Having a day set aside to address bullying is good thing. However, it’s a problem that persists all year round and in this era of social media intrudes on young lives around the clock.
It is a corrosion we need to confront whenever and wherever it rears its ugly head.
When us adults were bullied, we could seek refuge in our homes at the end of the school day and over the weekend and holidays. We weren’t trolled on social media by our tormentors. The telephone was something that sat on the hall stand at home. It didn’t live in our pockets. And it didn’t transmit the social media poison that can devastate someone targeted by bullies.
These days, victims of bullying might be pushed around and humiliated at school only to have it continue online when they get home.

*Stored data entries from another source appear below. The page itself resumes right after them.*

Background: an optimization exercise with open tools, aiming at small area. Do not read the settings as production practice.
In this exercise RTL edits were held to simulation tests only and were not proved equivalent to the original.
No activity file was given, so power comes from the tool's default toggle rates.

==> flow/design.v (excerpt) <==
module RegisterFile(we, rst, clk, data_in, data_out, data_oe, addr, enable_reg);
For scale: about 2900 cells after synthesis, ~75 I/O pins, roughly 0.035 sq mm of cells after synthesis.
==> module RegisterFile, before the edit <==
module RegisterFile(we, rst, clk, data_in, data_out, data_oe, addr, enable_reg);
   input [5:0] addr;
   input we, rst, clk;
   input [31:0] data_in;
   output [31:0] data_out;
   output data_oe;
   input enable_reg;
   wire [32:0] dec;
   wire [32:0] wr;
   wire [32:0] sel;
   wire [31:0] rowq [0:32];
   wire [32:0] rowr;
   wire [31:0] rdq;
   wire        rdr;
   reg  [32:0] valid;
   genvar i, j;
   generate
      for (i = 0; i < 33; i = i + 1) begin : g_row
         assign dec[i] = (addr == i);
         assign wr[i]  = we & dec[i];
         assign sel[i] = dec[i] & valid[i];
         rf_row row (.clk(clk), .w(wr[i]), .wn(~wr[i]), .d(data_in), .q(rowq[i]), .r(rowr[i]));
      end
      for (j = 0; j < 32; j = j + 1) begin : g_rd
         wire [32:0] col;
         for (i = 0; i < 33; i = i + 1) begin : g_col
            assign col[i] = rowq[i][j];
         end
         rf_rdbit rd (.sel(sel), .q(col), .o(rdq[j]));
      end
   endgenerate
   rf_rdbit rd_ref (.sel(sel), .q(rowr), .o(rdr));
   assign data_out = rdq ^ {32{rdr}};
   always @(posedge clk or posedge rst) begin
      if (rst) valid <= 33'b0;
      else     valid <= valid | wr;
   end
   assign data_oe = ~we & enable_reg;
endmodule
==> module rf_row, before the edit <==
module rf_row (
   input  wire        clk,
   input  wire        w,
   input  wire        wn,
   input  wire [31:0] d,
   output wire [31:0] q,
   output reg         r
);
   genvar b;
   generate
      for (b = 0; b < 32; b = b + 1) begin : g_bit
         rf_bit u (.clk(clk), .w(w), .wn(wn), .d(d[b]), .q(q[b]));
      end
   endgenerate
   always @(posedge clk)
      r <= ~(r & wn);
endmodule
==> module rf_bit, before the edit <==
module rf_bit (
   input  wire clk,
   input  wire w,
   input  wire wn,
   input  wire d,
   output reg  q
);
   always @(posedge clk)
      q <= ~((q | w) & (d | wn));
endmodule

The effects can lead to all sorts of social and psychological harm. And if a victim’s education is disrupted, those consequences can last a lifetime. Social anxiety, the fear of not belonging or being in control of one’s life and a sense of powerlessness can rob a person of their full potential.

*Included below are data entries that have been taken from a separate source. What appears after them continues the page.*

From an optimization exercise on the open Yosys and OpenROAD flow, aimed at small area; shortcuts taken in it are not production practice. RTL that was checked went through simulation tests only; none was proved equivalent to the original. No activity file was given, so power comes from the tool's default toggle rates.

==> inputs of amber <==
==> flow/design.v <==
`timescale 1ns / 1ps
module s_axis_remapper #(
  parameter DATA_WIDTH       = 8,
  parameter IMAGE_KERNEL_12K = 64
)(
  input  logic                  i_clk,
  input  logic                  i_aresetn,
  input  logic [DATA_WIDTH-1:0] i_axis_tdata,
  input  logic                  i_axis_tvalid,
  output logic [DATA_WIDTH-1:0] o_wr_data,      
  output logic                  o_wr_en,        
  output logic [5:0]            o_wr_idx,       
  output logic                  o_kernel_done   
);
always_ff @( posedge i_clk )
  o_wr_data <= i_axis_tdata;
always_ff @( posedge i_clk, negedge i_aresetn )
  begin
    if ( ~i_aresetn ) begin
      o_wr_en  <= 1'b0;
      o_wr_idx <= '0;
    end else begin
      o_wr_en <= i_axis_tvalid;
      if ( o_wr_en ) o_wr_idx <= o_wr_idx + 1'b1;
    end
  end
assign o_kernel_done = o_wr_en & ( &o_wr_idx );
endmodule
`timescale 1ns / 1ps
module remapper_module #(
  parameter DATA_WIDTH       = 8,
  parameter IMAGE_KERNEL_12K = 64
)(
  input  logic                  i_clk,
  input  logic                  i_aresetn,
  input  logic [DATA_WIDTH-1:0] i_wr_data,
  input  logic                  i_wr_en,
  input  logic [5:0]            i_wr_idx,
  input  logic                  i_kernel_done,
  input  logic [5:0]            i_rd_idx,
  output logic [DATA_WIDTH-1:0] o_rd_data,
  output logic                  o_rd_frame_start,  
  output logic                  o_rd_line_end      
);
logic [8:0] kernel_cnt;
logic [1:0] kernel_mod3;
always_ff @( posedge i_clk, negedge i_aresetn )
  begin
    if ( ~i_aresetn ) begin
      kernel_cnt  <= '0;
      kernel_mod3 <= '0;
    end else if ( i_kernel_done ) begin
      kernel_cnt  <= kernel_cnt + 1'b1;
      kernel_mod3 <= ( kernel_mod3 == 2'd2 ) ? 2'd0 : kernel_mod3 + 1'b1;
    end
  end
assign o_rd_frame_start = ( kernel_cnt == 9'd1 );
assign o_rd_line_end    = ( kernel_cnt[1:0] == 2'd0 );
function automatic logic [5:0] slot_of ( input logic [5:0] x, input logic [1:0] m3,
                                         input logic m0, input logic m1 );
  logic [5:0] y;
  case ( { m3, m0 } )
    3'b000 : y = x;                                            
    3'b011 : y = { x[0], x[3], x[2], x[1], x[5], x[4] };       
    3'b100 : y = { x[4], x[2], x[1], x[5], x[0], x[3] };       
    3'b001 : y = { x[3], x[1], x[5], x[0], x[4], x[2] };       
    3'b010 : y = { x[2], x[5], x[0], x[4], x[3], x[1] };       
    default: y = { x[1], x[0], x[4], x[3], x[2], x[5] };       
  endcase
  slot_of = y ^ { 6 { m1 } };
endfunction
logic [5:0] wr_slot, rd_slot;
assign wr_slot = slot_of( i_wr_idx, kernel_mod3, kernel_cnt[0], kernel_cnt[1] );
assign rd_slot = slot_of( i_rd_idx, kernel_mod3, kernel_cnt[0], kernel_cnt[1] );
logic [7:0] wr_hi, wr_lo, rd_hi, rd_lo;
always_comb
  begin
    for ( int i = 0; i < 8; i++ ) begin
      wr_hi[i] = i_wr_en & ( wr_slot[5:3] == i );
      wr_lo[i] = ( wr_slot[2:0] == i );
      rd_hi[i] = ( rd_slot[5:3] == i );
      rd_lo[i] = ( rd_slot[2:0] == i );
    end
  end
logic [DATA_WIDTH-1:0] mem [0:IMAGE_KERNEL_12K-1];
logic [DATA_WIDTH-1:0] rd_or;
always_ff @( posedge i_clk )
  for ( int s = 0; s < IMAGE_KERNEL_12K; s++ )
    if ( wr_hi[s/8] & wr_lo[s%8] ) mem[s] <= i_wr_data;
always_comb
  begin
    rd_or = '0;
    for ( int s = 0; s < IMAGE_KERNEL_12K; s++ )
      rd_or = rd_or | ( mem[s] & { DATA_WIDTH { rd_hi[s/8] & rd_lo[s%8] } } );
  end
assign o_rd_data = rd_or;
endmodule
This design comes from an exercise in tuning for a short achievable clock period and few clock cycles on the open sky130 flow, not from production work.
No run shown here included a check of the RTL's function; only the layout flow was run.
Power and IR drop assume default switching activity.

==> design.v <==
module csa64(input [63:0] x, y, z, output [63:0] s, c);
assign s = x ^ y ^ z;
assign c = ((x & y) | (x & z) | (y & z)) << 1;
endmodule
module booth_enc(input [31:0] b, input sgn, output [50:0] dig);
wire [34:0] bx = {{2{sgn & b[31]}}, b, 1'b0};
genvar i;
generate
	for (i = 0; i < 17; i = i + 1) begin : d
		assign dig[3*i]   = bx[2*i] ^ bx[2*i+1];
		assign dig[3*i+1] = (bx[2*i+2] & ~bx[2*i+1] & ~bx[2*i]) | (~bx[2*i+2] & bx[2*i+1] & bx[2*i]);
		assign dig[3*i+2] = bx[2*i+2] & ~(bx[2*i+1] & bx[2*i]);
	end
endgenerate
endmodule
This design comes from an exercise in tuning for small area, a short achievable clock period and few clock cycles on the open sky130 flow, not from production work.
Where RTL was checked, it was by simulation tests only, not by an equivalence proof against the original.

== the baseline ==
Design layer_1, start of the top module:
module layer_1
    (
        input         clk,
        input         RSTn,
        input         i_EN_w,
        input         i_EN_c,
        output        o_busy,
        input  [31:0] i_data,
        input         i_stb_in,
        output        o_ack_in,
        output [63:0] o_data,
        output        o_stb_out,
        input         i_ack_out
    );
For scale: roughly 1300 flip-flops, about 110 I/O pins, ~0.10 sq mm of cells after synthesis.
clock: 12.0 ns
lec_check: 0
cap_margin: 20
core_margin: 2
core_utilization: 50
slew_margin: 20
synth_hierarchical: 1
synth_minimum_keep_size: 0
run.sh (not shown) runs the stock make flow with config.mk's settings and CLKGATE_MAP_FILE= SYNTH_SCRIPT=/design/flow/synth_recipe.tcl, a recipe that flattens the netlist after the stock synthesis.
The baseline finished all stages; the layout is clean.
The inputs of the candidate differ from those of the baseline as listed below.
Settings: ABC_AREA newly set to 1.
==> comparison <==
The candidate: flow completed, timing, DRC and antenna clean
Relative to the baseline, the met1 wire length measured on the candidate has increased by more than a quarter.
Density: the candidate sparser than the baseline
Note that the number of nets in the finished design recorded for the candidate amounts to 1.8 times the value seen in the baseline.
The baseline vs the candidate, most common cell after layout, fill and taps aside: sky130_fd_sc_hd__xnor2_1 vs sky130_fd_sc_hd__nand2_1
Delta (the candidate minus the baseline): worst setup slack picked up an extra 1.95 ns, number of global-route vias before repair has increased, area added between synthesis and finish shows a reduction of 0.65 points, post-CTS setup repair buffer count level.
Diff the baseline -> the candidate | non-clock buffer count | decrease of 18
Function was not checked in any run of this note: the RTL went through the layout flow alone.

---

Another version of the RTL of layer_1 (not shown whole).
Size: roughly 9000 cells after synthesis, about 1400 flip-flops, about 110 I/O pins.
==> flow/config.mk <==
export PLATFORM = sky130hd
export DESIGN_NAME = layer_1
export DESIGN_NICKNAME = layer_1
export VERILOG_FILES = /design/flow/design.v
export SDC_FILE = /design/flow/constraint.sdc
export NUM_CORES = 8
export LEC_CHECK = 0
export CAP_MARGIN = 20
export CORE_MARGIN = 2
export CORE_UTILIZATION = 50
export SLEW_MARGIN = 20
export SYNTH_HIERARCHICAL = 1
export SYNTH_MINIMUM_KEEP_SIZE = 0
==> flow/constraint.sdc <==
create_clock -name core_clock -period 12.0 [get_ports {clk}]
set_input_delay 2.4000 -clock core_clock [delete_from_list [all_inputs] [get_ports {clk}]]
set_output_delay 2.4000 -clock core_clock [all_outputs]
set_load 0.01 [all_outputs]
standard.sh (not shown) runs the stock make flow with config.mk's settings and CLKGATE_MAP_FILE= SYNTH_SCRIPT=/design/flow/synth_recipe.tcl, a recipe that flattens the netlist after the stock synthesis.
==> flow/flow/run.sh <==
#!/bin/bash
# Standard synthesis and layout; repair_timing aims at a setup slack margin so that
# the critical paths are sized for the period the design can reach.
set -uo pipefail
bash standard.sh synth > synth.log 2>&1 || exit 1
bash standard.sh finish SETUP_SLACK_MARGIN=8.0 > layout.log 2>&1 || exit 1
The baseline produced a clean layout.
Source: an optimization exercise on an open RTL-to-GDS flow (aim: small area, a short achievable clock period and few clock cycles per item). Production flows keep margins and buffers that such runs may drop.
Power figures rest on the tool's default switching activity, not on a simulated workload.

==> module restoring_divider, before the edit <==
module restoring_divider #(
  parameter DIV_WIDTH = 16
) (
  input                      clk,
  input                      rst_n,
  input                      start,
  input                      sign,
  input      [DIV_WIDTH-1:0] in1,
  input      [DIV_WIDTH-1:0] in2,
  output     [DIV_WIDTH-1:0] q,
  output     [DIV_WIDTH-1:0] r,
  output reg                 ready
);
  reg  [15:0] d_reg;      
  reg         aneg, bneg;
  reg  [15:0] r_reg;      
  reg  [15:0] a_reg;      
  reg  [3:0]  cnt;        
  reg         run, fix;
  reg         f_reg;      
  wire qneg = aneg ^ bneg;
  wire [19:0] x4 = {r_reg, a_reg[15:12]};
  reg  [15:0] tmask;      
  integer j;
  always @(*) begin
    for (j = 0; j < 16; j = j + 1)
      tmask[j] = ~|(d_reg >> (j + 1));
  end
  wire hi_set  = |x4[19:16] | |(x4[15:0] & tmask);
  wire lo_ones = &(x4[15:0] | tmask);
  wire cnt_le12 = ~(cnt[3] & cnt[2] & (cnt[1] | cnt[0]));
  wire skip    = ~hi_set & ~lo_ones & cnt_le12;
  wire done    = skip ? (cnt == 4'd12) : (cnt == 4'd15);
  wire [16:0] x   = {r_reg, a_reg[15]};
  wire [17:0] z   = {1'b0, x} + {2'b11, ~d_reg} + {17'd0, ~bneg};
  wire        qb  = ~z[17];
  wire        z_ones = &z[16:0];
  wire        sp  = aneg & f_reg;
  wire        needfix = aneg | bneg;
  always @(posedge clk) begin
    d_reg <= in2 ^ {16{sign & in2[15]}};
    aneg  <= sign & in1[15];
    bneg  <= sign & in2[15];
    if (!rst_n) begin
      ready <= 1'b1;
      run   <= 1'b0;
      fix   <= 1'b0;
    end else if (ready) begin
      if (start) begin
        ready <= 1'b0;
        run   <= 1'b1;
        cnt   <= 4'd0;
        r_reg <= 16'd0;
        a_reg <= in1 ^ {16{sign & in1[15]}};
      end
    end else if (run) begin
      if (skip) begin
        r_reg <= x4[15:0];
        a_reg <= {a_reg[11:0], {4{qneg}}};
        f_reg <= 1'b0;
        cnt   <= cnt + 4'd4;
      end else begin
        r_reg <= qb ? z[15:0] : x[15:0];
        a_reg <= {a_reg[14:0], qb ^ qneg};
        f_reg <= z_ones | (f_reg & x[0]);
        cnt   <= cnt + 4'd1;
      end
      if (done) begin
        run   <= 1'b0;
        fix   <= needfix;
        ready <= ~needfix;
      end
    end else if (fix) begin
      if (aneg) r_reg <= sp ? 16'd0 : ~r_reg;
      a_reg <= a_reg + {15'd0, sp ^ qneg};
      fix   <= 1'b0;
      ready <= 1'b1;
    end
  end
  assign q = a_reg;
  assign r = r_reg;
endmodule
export LEC_CHECK = 0
export CAP_MARGIN = 20
export CORE_MARGIN = 2
export CORE_UTILIZATION = 40
export SLEW_MARGIN = 20
create_clock -name core_clock -period 15.0 [get_ports {clk}]
standard.sh (not shown) runs the stock make flow with config.mk's settings and CLKGATE_MAP_FILE= SYNTH_SCRIPT=/design/flow/synth_recipe.tcl, a recipe that flattens the netlist after the stock synthesis.
==> flow/flow/run.sh <==
#!/bin/bash
# Standard ORFS layout (the standard.sh, standard synthesis), with two
# layout choices: plain buf_1 cells as the port buffers, and timing repair
# aiming for 10.5 ns of setup slack (a tighter target than the 15 ns clock
# needs). The SDC and clock period are unchanged. make's output goes to
# flow_make.log; each ORFS step keeps its own log under orfs/logs.
set -uo pipefail
bash standard.sh "BUFFER_PORTS_ARGS=-buffer_cell sky130_fd_sc_hd__buf_1" SETUP_SLACK_MARGIN=10.5  finish > flow_make.log 2>&1
The starting point completed without violations.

And it’s not just victims who can suffer. Perpetrators who persist in bullying behaviour have a higher chance of falling foul of the law and becoming social outcasts themselves. Bystanders who witness bullying also suffer, fearing for their own safety, especially if they report the wrongdoing. It all becomes a vicious circle.
We see the effects of it in the adult world. When residents are adversely affected by anti-social behaviour but are too fearful to report it, it’s safe bet the root cause lies in bullying. Chances are the louts disrupting the neighbourhood were bullies at school whose behaviour was never adequately addressed. And the neighbours who suffer in silence were probably bullied.
Bullying is a huge challenge – for schools, students, parents and communities. It is not something that can be tackled in a day.
However, if Friday’s National Day of Action Against Bullying has triggered a conversation, that is a step forward. It is now up to us all to keep that conversation going.